Retrieval quality：Recall@K（top-K 是否包含答案）、MRR（Mean Reciprocal Rank）。
Generation quality：factual accuracy（回答是否与 context 一致）、groundedness（引用是否对应正确 chunks）、answer relevance。
End-to-end：user satisfaction（thumbs up/down）、升级到人工客服的比例。
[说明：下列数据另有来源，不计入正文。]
File: src/rtl/sysctl_pkg.sv
package sysctl_pkg;
    typedef enum logic [1:0] {AC_RW, AC_RO, AC_WO, AC_NONE} acc_class_e;

    typedef enum logic [3:0] {
        SEL_SEC, SEL_LOCK, SEL_UNLOCK, SEL_LSTAT,
        SEL_PLLC, SEL_PSTAT, SEL_PLLG, SEL_RST, SEL_NONE
    } reg_sel_e;

    localparam logic [15:0] LOCK_KEY   = 16'h767B;
    localparam logic [15:0] UNLOCK_KEY = 16'hDF0D;
    localparam logic [31:0] PLLC_RST   = 32'h0001_A008;
    localparam logic [31:0] PLLG_RST   = 32'h0001_4000;
    localparam logic [31:0] PSTAT_VAL  = 32'h0000_003F;
endpackage

File: src/rtl/sysctl_decode.sv
module sysctl_decode
    import sysctl_pkg::*;
#(
    parameter int WORD_W  = 10,
    parameter int NUM_PLL = 3,
    parameter int IDX_W   = 2
) (
    input  logic [WORD_W-1:0] word,
    output acc_class_e        cls,
    output reg_sel_e          sel,
    output logic [IDX_W-1:0]  idx
);
    localparam logic [WORD_W-1:0] W_SEC    = WORD_W'(0);
    localparam logic [WORD_W-1:0] W_LOCK   = WORD_W'(1);
    localparam logic [WORD_W-1:0] W_UNLOCK = WORD_W'(2);
    localparam logic [WORD_W-1:0] W_LSTAT  = WORD_W'(3);
    localparam logic [WORD_W-1:0] W_PLLC   = WORD_W'(32'h100 / 4);
    localparam logic [WORD_W-1:0] W_PSTAT  = WORD_W'(32'h100 / 4 + NUM_PLL);
    localparam logic [WORD_W-1:0] W_PLLG   = WORD_W'(32'h100 / 4 + NUM_PLL + 1);
    localparam logic [WORD_W-1:0] W_RST    = WORD_W'(32'h200 / 4);
    localparam logic [WORD_W-1:0] W_NPLL   = WORD_W'(NUM_PLL);

    always_comb begin
        cls = AC_NONE;
        sel = SEL_NONE;
        idx = '0;
        if (word == W_SEC) begin
            cls = AC_RW; sel = SEL_SEC;
        end else if (word == W_LOCK) begin
            cls = AC_WO; sel = SEL_LOCK;
        end else if (word == W_UNLOCK) begin
            cls = AC_WO; sel = SEL_UNLOCK;
        end else if (word == W_LSTAT) begin
            cls = AC_RO; sel = SEL_LSTAT;
        end else if (word >= W_PLLC && word < W_PLLC + W_NPLL) begin
            cls = AC_RW; sel = SEL_PLLC; idx = IDX_W'(word - W_PLLC);
        end else if (word == W_PSTAT) begin
            cls = AC_RO; sel = SEL_PSTAT;
        end else if (word >= W_PLLG && word < W_PLLG + W_NPLL) begin
            cls = AC_RW; sel = SEL_PLLG; idx = IDX_W'(word - W_PLLG);
        end else if (word == W_RST) begin
            cls = AC_RW; sel = SEL_RST;
        end
    end
endmodule

File: src/rtl/sysctl_lock_fsm.sv
module sysctl_lock_fsm (
    input  logic clk,
    input  logic rst_n,
    input  logic lock_hit,
    input  logic unlock_hit,
    output logic locked
);
    typedef enum logic {ST_LOCKED, ST_OPEN} lock_state_e;
    lock_state_e state_q, state_d;

    always_ff @(posedge clk or negedge rst_n) begin
        if (!rst_n) state_q <= ST_LOCKED;
        else        state_q <= state_d;
    end

    always_comb begin
        state_d = state_q;
        unique case (state_q)
            ST_LOCKED: if (unlock_hit) state_d = ST_OPEN;    // UNLOCK_KEY_SEEN
            ST_OPEN:   if (lock_hit)   state_d = ST_LOCKED;  // LOCK_KEY_SEEN
            default:   state_d = ST_LOCKED;
        endcase
    end

    always_comb begin
        unique case (state_q)
            ST_LOCKED: locked = 1'b1;
            ST_OPEN:   locked = 1'b0;
            default:   locked = 1'b1;
        endcase
    end


    lock_key_chk: assert property (@(posedge clk) disable iff (!rst_n)
        $rose(locked) |-> $past(lock_hit));

    unlock_key_chk: assert property (@(posedge clk) disable iff (!rst_n)
        $fell(locked) |-> $past(unlock_hit));
endmodule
7. Large-Scale Image Search¶

Problem Framing¶

Goal：给定一张图，在 1B+ 图像语料中找到视觉相似图片。
Applications：reverse image search、商品图搜（photo → matching products）、重复图检测。
Latency：含网络往返在内 <500ms。

Architecture¶

Query image → Embedding Model (ViT/CLIP) → 512-dim vector → ANN Search → Top-K results

Embedding Extraction¶

Model：预训练 vision encoder（ViT、CLIP image encoder、DINOv2），必要时在具体领域（fashion、e-commerce、medical imaging）fine-tune。
Training：contrastive learning（chapter 10）。positive pairs 是同图不同视角（或 image + matching text），negative pairs 是随机图像。目标是让相似图 embedding 更近、不同图更远。

Indexing¶

Offline：先对 1B 图像全量 embedding，再构建 ANN index。以 HNSW（file 03）为例，建索引通常需数小时，索引驻内存约 128 GB（1B × 512-dim × float16 + 图结构开销）。
Sharding：将 index 拆到多机，每台持有一个 shard。查询时并行搜所有 shards，再 merge top-K。
Incremental updates：新增图像（上传、新商品）需持续入索引。HNSW 支持增量插入无需全量重建；Milvus、Pinecone 等 vector database 原生支持该流程。

Serving¶

Embedding service：GPU 服务运行 ViT，单图约 20ms，可批处理提升吞吐。
Search service：ANN index 服务，在 1B 向量上做 top-100 检索约 10ms（HNSW）。
Caching：对热门查询做结果缓存。做 duplicate detection 时，可先缓存近期上传图 embedding，优先与缓存比对，再决定是否搜索全量 index。

Evaluation¶

Precision@K：top-K 结果是否真的相似。
Recall@K：语料中所有真实相似图，有多少进入 top-K。
Mean Average Precision（mAP）：precision-recall 曲线下面积。
Human evaluation：针对主观相似性，使用人工标注判断检索结果相关性。

面试作答框架¶

遇到 systems design 题时，可按以下流程：
Clarify requirements（2-3 分钟）：确认 scale、latency、一致性要求、边界情况。例："用户量多大？可接受 latency 是多少？故障时怎么处理？"
High-level design（5-7 分钟）：画出主要组件和交互，从 happy path 开始，优先复用 01-03 文件中的通用模式。
Deep dive（15-20 分钟）：挑最关键或最难组件深入设计，展示深度。ML system 常见 deep dive 点：model architecture、feature pipeline、serving architecture。
Evaluation and monitoring（3-5 分钟）：怎么衡量成功？可能出什么问题？如何检测与响应？
Iteration（2-3 分钟）：如果有更多时间/资源，会优先改进什么？体现你对 tradeoff 与优先级的理解。
面试官关注点：是否结构化思考（不盲目跳方案）、是否理解 tradeoff（每个选择都有成本）、是否具备实践感（真的做过系统）、能否清晰沟通设计。